Essa visão tradicional da moral está começando a mostrar sinais de desgaste. O fato de que a moral humana é diferente da moral animal – e talvez mais altamente desenvolvida em alguns aspectos – simplesmente não suporta a afirmação mais ampla de que os animais carecem de moral; Ele simplesmente apoia a afirmação bastante banal de que os seres humanos são diferentes de outros animais. Mesmo que existam diferenças de boa-fé entre moralidade em seres humanos e moralidade em outros animais, também existem importantes áreas de sobreposição. Adaptações humanas únicas podem ser entendidas como as peles externas de uma cebola; as camadas internas representam um conjunto de capacidades morais muito mais amplo, mais profundo e evolutivamente mais antigo compartilhado por muitos mamíferos sociais, e talvez por outros animais e pássaros também.

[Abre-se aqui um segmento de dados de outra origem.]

===== src/flat_wrapper.sv =====
// flat-port wrapper written by rule: the top's interface ports become plain ports
module gpu_dot_accumulator_flat import gpu_acc_pkg::*;
#(
  parameter int PROD_W     = PROD_W_DEF,
  parameter int ACC_W      = ACC_W_DEF,
  parameter int LEN_W      = LEN_W_DEF,
  parameter int FIFO_DEPTH = 8,
  parameter int PIPE_SLACK = 5
)
  (clk, rst, stall, drop_err, busy, bus_cfg_len, bus_in_valid, bus_in_product, bus_in_zero_skip, bus_out_ready, bus_out_valid, bus_out_sum, bus_out_skip_cnt, bus_out_sat);
  gpu_dot_accumulator_if #(.PROD_W(PROD_W), .ACC_W(ACC_W), .LEN_W(LEN_W)) bus_i ();
  input  logic clk;
  input  logic rst;
  output logic stall;
  output logic drop_err;
  output logic busy;
  input wire logic [$bits(bus_i.cfg_len)-1:0] bus_cfg_len;
  input wire logic [$bits(bus_i.in_valid)-1:0] bus_in_valid;
  input wire logic [$bits(bus_i.in_product)-1:0] bus_in_product;
  input wire logic [$bits(bus_i.in_zero_skip)-1:0] bus_in_zero_skip;
  input wire logic [$bits(bus_i.out_ready)-1:0] bus_out_ready;
  output wire logic [$bits(bus_i.out_valid)-1:0] bus_out_valid;
  output wire logic [$bits(bus_i.out_sum)-1:0] bus_out_sum;
  output wire logic [$bits(bus_i.out_skip_cnt)-1:0] bus_out_skip_cnt;
  output wire logic [$bits(bus_i.out_sat)-1:0] bus_out_sat;
  assign bus_i.cfg_len = bus_cfg_len;
  assign bus_i.in_valid = bus_in_valid;
  assign bus_i.in_product = bus_in_product;
  assign bus_i.in_zero_skip = bus_in_zero_skip;
  assign bus_i.out_ready = bus_out_ready;
  assign bus_out_valid = bus_i.out_valid;
  assign bus_out_sum = bus_i.out_sum;
  assign bus_out_skip_cnt = bus_i.out_skip_cnt;
  assign bus_out_sat = bus_i.out_sat;
  gpu_dot_accumulator #(.PROD_W(PROD_W), .ACC_W(ACC_W), .LEN_W(LEN_W), .FIFO_DEPTH(FIFO_DEPTH), .PIPE_SLACK(PIPE_SLACK)) u_core (.clk(clk), .rst(rst), .bus(bus_i), .stall(stall), .drop_err(drop_err), .busy(busy));
endmodule

===== config.mk =====
export PLATFORM = sky130hd
export DESIGN_NAME = gpu_dot_accumulator_flat
export DESIGN_NICKNAME = d
export VERILOG_FILES = /design/src/rtl/gpu_acc_pkg.sv /design/src/rtl/gpu_dot_accumulator_if.sv /design/src/rtl/acc_result_fifo.sv /design/src/rtl/gpu_dot_accumulator.sv /design/src/flat_wrapper.sv
export SDC_FILE = /design/constraint.sdc
export NUM_CORES = 1
export LEC_CHECK = 0
export BUFFER_PORTS_ARGS = -buffer_cell sky130_fd_sc_hd__buf_2
export CAP_MARGIN = 20
export CORE_UTILIZATION = 50
export DETAILED_ROUTE_END_ITERATION = 12
export GPL_ROUTABILITY_DRIVEN = 0
export GPL_TIMING_DRIVEN = 1
export HOLD_SLACK_MARGIN = 0.03
export PLACE_DENSITY_LB_ADDON = 0.3
export SLEW_MARGIN = 10
export SYNTH_ARGS = -nofsm -noshare
export SYNTH_HDL_FRONTEND = slang
export SYNTH_SLANG_ARGS = --single-unit

===== constraint.sdc =====
create_clock -name clk -period 11.6 [get_ports clk]
set_input_delay 0.58 -clock clk [delete_from_list [all_inputs] [get_ports clk]]
set_output_delay 0.58 -clock clk [all_outputs]
set_load 0.01 [all_outputs]
--- src/rtl/i2_router_fifo_rdctrl_pkg.sv ---
// Shared definitions for the i2 router input-FIFO controllers: flit type codes,
// read-controller state encoding and the flit type-field extractor.
package i2_router_fifo_rdctrl_pkg;

   localparam int unsigned FLIT_TYPE_W = 3;
   localparam int unsigned FLIT_W_MAX  = 256;
   localparam int unsigned CNT_W       = 8;

   typedef logic [FLIT_TYPE_W-1:0] flit_type_t;
   typedef logic [FLIT_W_MAX-1:0]  flit_word_t;
   typedef logic [CNT_W-1:0]       flit_cnt_t;

   localparam flit_type_t FLIT_HEAD = 3'b001;
   localparam flit_type_t FLIT_TAIL = 3'b110;

   typedef enum logic {
      IDLE = 1'b0,
      SEND = 1'b1
   } state_t;

   // Type code sits in the top three bits of a data_w-wide flit; callers
   // zero-extend their flit to flit_word_t.
   function automatic flit_type_t flit_type(input flit_word_t flit, input int unsigned data_w);
      return flit_type_t'(flit >> (data_w - FLIT_TYPE_W));
   endfunction

endpackage

--- src/rtl/i2_router_fifo_rdctrl_if.sv ---
// FIFO read port plus the two router req/bussy output ports of the read controller.
interface i2_router_fifo_rdctrl_if #(
   parameter int unsigned DATA_W = 32
);

   logic              FIFO_empty;
   logic [DATA_W-1:0] FIFO_dout;
   logic              FIFO_rd;
   logic              output_req1;
   logic              output_bussy1;
   logic              output_req2;
   logic              output_bussy2;
   logic [DATA_W-1:0] flit_out;
   logic              select;
   logic              pkt_err;

   modport master (
      input  FIFO_empty, FIFO_dout, output_bussy1, output_bussy2,
      output FIFO_rd, output_req1, output_req2, flit_out, select, pkt_err
   );

   modport slave (
      output FIFO_empty, FIFO_dout, output_bussy1, output_bussy2,
      input  FIFO_rd, output_req1, output_req2, flit_out, select, pkt_err
   );

endinterface

--- src/rtl/i2_router_fifo_rdctrl.sv ---
// Read-side controller of the i2 router input FIFO: routes each packet to one of
// two output ports from the head flit's destination bit and flags framing errors.
module i2_router_fifo_rdctrl
   import i2_router_fifo_rdctrl_pkg::*;
#(
   parameter int unsigned DATA_W      = 32,
   parameter int unsigned DEST_BIT    = 0,
   parameter int unsigned MAX_PKT_LEN = 16
) (
   input  logic                   clk,
   input  logic                   rst,
   i2_router_fifo_rdctrl_if.master bus
);

   localparam flit_cnt_t MAX_LEN = flit_cnt_t'(MAX_PKT_LEN);

   state_t    state_q, state_d;
   logic      port_q, port_d;
   flit_cnt_t cnt_q, cnt_d;
   logic      err_q, err_d;

   flit_type_t head_type;
   logic       is_head;
   logic       is_tail;
   logic       port_bussy;
   logic       misplaced_head;
   logic       send_req;
   logic       accept;

   assign head_type = flit_type(flit_word_t'(bus.FIFO_dout), DATA_W);
   assign is_head   = (head_type == FLIT_HEAD);
   assign is_tail   = (head_type == FLIT_TAIL);

   // Only the bussy of the port owning the current packet matters.
   assign port_bussy = port_q ? bus.output_bussy2 : bus.output_bussy1;

   // A head behind the packet's own head is left in the FIFO to start a new packet.
   assign misplaced_head = !bus.FIFO_empty && is_head && (cnt_q > flit_cnt_t'(1));
   assign send_req       = (state_q == SEND) && !bus.FIFO_empty && !misplaced_head;
   assign accept         = send_req && !port_bussy;

   assign bus.flit_out = bus.FIFO_dout;
   assign bus.pkt_err  = err_q;

   // NOTE: sequential state uses non-blocking assignments so every register
   // samples the pre-edge value of its neighbours.
   always_ff @(posedge clk) begin
      if (rst) begin
         state_q <= IDLE;
         port_q  <= 1'b0;
         cnt_q   <= '0;
         err_q   <= 1'b0;
      end else begin
         state_q <= state_d;
         port_q  <= port_d;
         cnt_q   <= cnt_d;
         err_q   <= err_d;
      end
   end

   // NOTE: every variable gets a default before the case so no latch is inferred.
   always_comb begin
      state_d = state_q;
      port_d  = port_q;
      cnt_d   = cnt_q;
      err_d   = err_q;
      unique case (state_q)
         IDLE: begin
            if (!bus.FIFO_empty) begin
               if (is_head) begin
                  state_d = SEND;
                  port_d  = bus.FIFO_dout[DEST_BIT];
                  cnt_d   = flit_cnt_t'(1);
               end else begin
                  err_d = 1'b1;
               end
            end
         end
         SEND: begin
            if (misplaced_head) begin
               state_d = IDLE;
               cnt_d   = '0;
               err_d   = 1'b1;
            end else if (accept) begin
               if (is_tail) begin
                  state_d = IDLE;
                  cnt_d   = '0;
               end else if (cnt_q >= MAX_LEN) begin
                  // Overlong packet: abort; its leftover flits drain as orphans.
                  state_d = IDLE;
                  cnt_d   = '0;
                  err_d   = 1'b1;
               end else begin
                  cnt_d = cnt_q + flit_cnt_t'(1);
               end
            end
         end
         default: state_d = IDLE;
      endcase
   end

   always_comb begin
      bus.FIFO_rd     = 1'b0;
      bus.output_req1 = 1'b0;
      bus.output_req2 = 1'b0;
      bus.select      = 1'b0;
      if (!rst) begin
         unique case (state_q)
            IDLE: bus.FIFO_rd = !bus.FIFO_empty && !is_head;
            SEND: begin
               bus.select      = port_q;
               bus.output_req1 = send_req && !port_q;
               bus.output_req2 = send_req && port_q;
               bus.FIFO_rd     = accept;
            end
            default: ;
         endcase
      end
   end

endmodule

--- src/flat_wrapper.sv ---
// flat-port wrapper written by rule: the top's interface ports become plain ports
module i2_router_fifo_rdctrl_flat import i2_router_fifo_rdctrl_pkg::*;
#(
   parameter int unsigned DATA_W      = 32,
   parameter int unsigned DEST_BIT    = 0,
   parameter int unsigned MAX_PKT_LEN = 16
)
  (clk, rst, bus_FIFO_empty, bus_FIFO_dout, bus_output_bussy1, bus_output_bussy2, bus_FIFO_rd, bus_output_req1, bus_output_req2, bus_flit_out, bus_select, bus_pkt_err);
  i2_router_fifo_rdctrl_if #(.DATA_W(DATA_W)) bus_i ();
  input  logic clk;
  input  logic rst;
  input wire logic [$bits(bus_i.FIFO_empty)-1:0] bus_FIFO_empty;
  input wire logic [$bits(bus_i.FIFO_dout)-1:0] bus_FIFO_dout;
  input wire logic [$bits(bus_i.output_bussy1)-1:0] bus_output_bussy1;
  input wire logic [$bits(bus_i.output_bussy2)-1:0] bus_output_bussy2;
  output wire logic [$bits(bus_i.FIFO_rd)-1:0] bus_FIFO_rd;
  output wire logic [$bits(bus_i.output_req1)-1:0] bus_output_req1;
  output wire logic [$bits(bus_i.output_req2)-1:0] bus_output_req2;
  output wire logic [$bits(bus_i.flit_out)-1:0] bus_flit_out;
  output wire logic [$bits(bus_i.select)-1:0] bus_select;
  output wire logic [$bits(bus_i.pkt_err)-1:0] bus_pkt_err;
  assign bus_i.FIFO_empty = bus_FIFO_empty;
  assign bus_i.FIFO_dout = bus_FIFO_dout;
  assign bus_i.output_bussy1 = bus_output_bussy1;
  assign bus_i.output_bussy2 = bus_output_bussy2;
  assign bus_FIFO_rd = bus_i.FIFO_rd;
  assign bus_output_req1 = bus_i.output_req1;
  assign bus_output_req2 = bus_i.output_req2;
  assign bus_flit_out = bus_i.flit_out;
  assign bus_select = bus_i.select;
  assign bus_pkt_err = bus_i.pkt_err;
  i2_router_fifo_rdctrl #(.DATA_W(DATA_W), .DEST_BIT(DEST_BIT), .MAX_PKT_LEN(MAX_PKT_LEN)) u_core (.clk(clk), .rst(rst), .bus(bus_i));
endmodule
--- config.mk ---
export PLATFORM = sky130hd
export DESIGN_NAME = i2_router_fifo_rdctrl_flat
export DESIGN_NICKNAME = d
export VERILOG_FILES = /design/src/rtl/i2_router_fifo_rdctrl_pkg.sv /design/src/rtl/i2_router_fifo_rdctrl_if.sv /design/src/rtl/i2_router_fifo_rdctrl.sv /design/src/flat_wrapper.sv
export SDC_FILE = /design/constraint.sdc
export NUM_CORES = 1
export LEC_CHECK = 0
export BUFFER_PORTS_ARGS = -buffer_cell sky130_fd_sc_hd__buf_2
export CAP_MARGIN = 20
export CORE_MARGIN = 10
export CORE_UTILIZATION = 39
export CTS_CLUSTER_DIAMETER = 40
export CTS_CLUSTER_SIZE = 40
export DETAILED_ROUTE_END_ITERATION = 16
export PLACE_DENSITY_LB_ADDON = 0.2
export SYNTH_ARGS = -nofsm -noshare
export SYNTH_HDL_FRONTEND = slang
export SYNTH_SLANG_ARGS = --single-unit
--- constraint.sdc ---
create_clock -name clk -period 2.8 [get_ports clk]
set_input_delay 0.84 -clock clk [delete_from_list [all_inputs] [get_ports clk]]
set_output_delay 0.84 -clock clk [all_outputs]
set_load 0.01 [all_outputs]
==> flow_summary.json <==
{
  "cp_max_fo": 4,
  "placedCellCount": 124,
  "chipWidth_um": 69.28,
  "synthCells": 111,
  "yosysWarnings": 0,
  "final_common_cell": "buf_2",
  "min_period_ps": 2713,
  "crit_required_ps": 1960,
  "ant_nets": 0,
  "synth_edf_count": 0,
  "dp_hpwl_mm": 1.635,
  "worst_slew_pin_slew_ps": 673.3,
  "outcome": "finished clean",
  "synth.largest_area_cell": "buf_4",
  "peakVddDrop_mv": 0.1708,
  "layout-drive-gt1-share_pct": 34.65,
  "synth_xor_area_share_pct": 0,
  "slew_headroom_pct": 54.73,
  "core_area_um2": 2255,
  "area_growth_pct": -7.001,
  "synthMuxAreaShare_pct": 2.246,
  "yosysSeqAreaShare_pct": 23.25,
  "cp-end-kind": "output pin",
  "path_cells": "buf_2, nor4b_2, o41ai_4, a31oi_1, nor2_1, buf_2",
  "setup_viol": 0,
  "clk-insertion-delay-late_ps": 270,
  "synthFlopType": "dfxtp_1",
  "pin_count": 74,
  "cts_sinks": 11,
  "yosys.area_share.simple_pct": 22.72,
  "grt_util_all_layers_pct": 8.567,
  "h-tree-depth": 1,
  "hold_buffers": 0,
  "start_util_pct": 42.01,
  "p_int_uw": 233.1,
  "fin_cells": 129,
  "swShare_pct": 28.88,
  "overflow": 0,
  "syn-cell-area_um2": 947.2,
  "critPathArrivalTime_ps": 1870,
  "root_buffer": "clkbuf_4",
  "period_share_pct": 96.90,
  "n_antenna_cell": 0,
  "fmax_mhz": 368.6,
  "numCtsBuffers": 3,
  "synth_compound_area_share_pct": 19.68,
  "setup_tns_ps": 0,
  "total_leakage_power_nw": 0.3519,
  "synth.distinct_cells": 38,
  "critPathMostFrequentCell": "buf_2",
  "final_max_slew_viol_count": 0,
  "die_h_um": 69.28,
  "start_kind": "input pin",
  "worstHoldPathType": "flop to flop",
  "synth_top_family_by_area": "buffers and inverters",
  "netlist.area_leader.share_pct": 25.36,
  "cpMaxStageDelayCell": "nor4b_2",
  "drtIter0Drc": 11,
  "path_buf_inv": 2,
  "power.density_nw_per_um2": 372.0,
  "synth-seq-cells": 11,
  "first_global_vias": 797,
  "first_pass_iters": 4,
  "p_switching_uw": 94.63,
  "layout_common_cells": "buf_2, dfxtp_1, nor2_1",
  "routed_wl_mm": 2.094,
  "vias": 724,
  "avgSynthCellArea_um2": 8.533,
  "grt_max_degree": 12,
  "gp_congestion": 0.8578,
  "slowest_delay_ps": 410,
  "p_seq_share_pct": 49.7,
  "rsz0062_at_grt": "yes",
  "combPwrFrac_pct": 14.0,
  "port_buffers": 17,
  "antenna_found_initial": 0,
  "drc": 0,
  "min-delay-start": "u_core.cnt_q[6]$_SDFFE_PP0P_",
  "cp_top_family": "simple AND/OR/NAND/NOR gates",
  "synthAdderAreaFrac_pct": 3.963,
  "die-area_um2": 4800,
  "synthTopCellsByArea": "buf_4, dfxtp_1, ha_1",
  "finClkSkew_ps": 3.691,
  "dp_slack_ps": 62.61,
  "cts_tree": "yes",
  "via_per_inst": 5.612,
  "cts_max_path_buffers": 2,
  "critPathKind": "input pin to output pin",
  "grt_pass1_wl_mm": 3.519,
  "setup_slack_ps": 86.92,
  "critPathLaunch": "bus_FIFO_dout[30]",
  "route.detailed.wl_per_inst_um": 16.23,
  "p_clk_share_pct": 36.3,
  "clkTransAtPathRegs_ps": 90,
  "final-hold-violation-count": 0,
  "r2r-start": "u_core.cnt_q[0]$_SDFFE_PP0P_",
  "drv_cap": 0,
  "row_count": 17,
  "synth-async-reset-ratio_pct": 0,
  "fin_nets": 142,
  "synth_fp_nets": 151
}
-- worst paths after layout --
check                                      end  slack (ps)  cells past startpoint
setup / recovery                   bus_FIFO_rd          90                      6
hold / removal    u_core.cnt_q[6]$_SDFFE_PP0P_         480                      1
setup reg to reg  u_core.cnt_q[2]$_SDFFE_PP0P_         800                      5
hold reg to reg   u_core.cnt_q[6]$_SDFFE_PP0P_         480                      1
-- registers in the layout, summed over array words and instances (netlist names) --
register            flops
u_core.bus.pkt_err      1
u_core.state_q          1
u_core.cnt_q            8
u_core.port_q           1
-- through the flow --
| step | cell area (um^2) | utilization [%] | total power, mW | hold WS (ps) |
|---|---|---|---|---|
| floorplan | 947.2 | - | 0.2348 | 449.2 |
| global placement | 838.3 | 37.18 | 0.2120 | 463.8 |
| detailed placement | 838.3 | 37.18 | 0.2126 | 468.8 |
| CTS | 872.1 | 38.68 | 0.3310 | 481.3 |
| global route | 880.8 | 39.07 | 0.3468 | 496.8 |
| finish | 880.8 | 39.07 | 0.3277 | 476.8 |
-- power groups by stage --
| stage | clock network, mW | logic (mW) | registers (mW) |
|---|---|---|---|
| global placement | 0 | 0.0457 | 0.166 |
| detailed placement | 0 | 0.0460 | 0.167 |
| finish | 0.119 | 0.0460 | 0.163 |
| global route | 0.131 | 0.0519 | 0.164 |
| floorplan | 0 | 0.0696 | 0.165 |
| CTS | 0.122 | 0.0464 | 0.163 |
-- routing by layer --
layer	vias up	global-route usage, %	share of wire, %
li1	352	-	-
met1	327	9.236	43
met2	27	13.21	46
met3	18	3.281	6.8
met4	0	6.430	3.7
met5	-	0	0
-- kinds of logic after synthesis --
logic type      Yosys count
compound gates           20
mux                       2
simple gates             36
fa+ha+maj                 3
flops                    11
buf+inv                  39
-- layout make-up --
| type | instances | area, um^2 |
|---|---|---|
| clock buffer | 4 | 26.28 |
| fill | 260 | 1374 |
| inverter | 4 | 15.01 |
| multi-input combinational | 61 | 467.9 |
| sequential | 11 | 221.5 |
| tap | 28 | 35.03 |
| timing repair buffer | 21 | 115.1 |
-- what timing repair did --
item | in CTS | in global routing
resized for setup | 0 | 3
gates cloned | 0 | 0
hold endpoints to repair | 0 | 0
buffers inserted | 1 | 0
pin swaps | 1 | 0
endpoints found under the setup margin | 2 | 2
-- Yosys cell counts (2+ instances only) --
master,number
nor3b_1,5
inv_1,4
o32ai_1,2
dfxtp_1,11
nand2b_1,2
nand3_1,4
o21ai_0,2
nor3_1,2
nand2_1,5
clkbuf_1,2
nand4_1,4
nor2_1,6
buf_4,32
a21oi_1,3
ha_1,3
a31oi_1,2
-- worst register-to-register path: cells and delay by family (launching register included) --
kind,cells,cell delay (ps)
AOI/OAI and AO/OA,3,1200
adders and majority gates,1,180
DFF,1,450
and+or+nand+nor,1,90
Note: power is estimated with default switching activity, not from simulation.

Além disso, pesquisas recentes em neurociência cognitiva e psicologia moral sugerem que a moralidade humana pode ser muito mais "animal" do que a filosofia ocidental geralmente assumiu. O trabalho de Antonio R. Damasio ( Erro de Descartes: emoção, razão e cérebro humano ), Michael S. Gazzaniga ( The Ethical Brain ) e Daniel M. Wegner ( The Illusion of Conscious Will ), entre outros, sugerem que a grande maioria do comportamento moral humano ocorre "abaixo do radar" da consciência, e esse juízo racional e auto-reflexão realmente desempenham papéis muito pequenos nas interações sociais.

O estudo do jogo animal oferece um convite para se deslocar além do dogma filosófico e científico e levar a sério a possibilidade de que a moralidade exista em muitas sociedades de animais. Um estudo amplo e em expansão da moralidade animal nos permitirá aprender mais sobre os comportamentos sociais que tornam as sociedades animais tão bem sucedidas e tão fascinantes, e também nos encorajarão a reexaminar os pressupostos sobre o comportamento moral humano. Esse estudo está em sua infância, mas esperamos que os etólogos, neurocientistas, biólogos, filósofos e teólogos trabalhem juntos para explorar as implicações dessa nova ciência. Já, a pesquisa sobre a moralidade animal está em flor, e se podemos libertar o preconceito teórico, podemos nos entender melhor e os outros animais com quem compartilhamos este planeta.

Jessica Pierce é bioética e escritora, e Marc Bekoff é professor emérito de ecologia e biologia evolutiva na Universidade do Colorado, em Boulder. Eles são autores de Justiça selvagem: The Moral Lives of Animals (University of Chicago Press, 2009).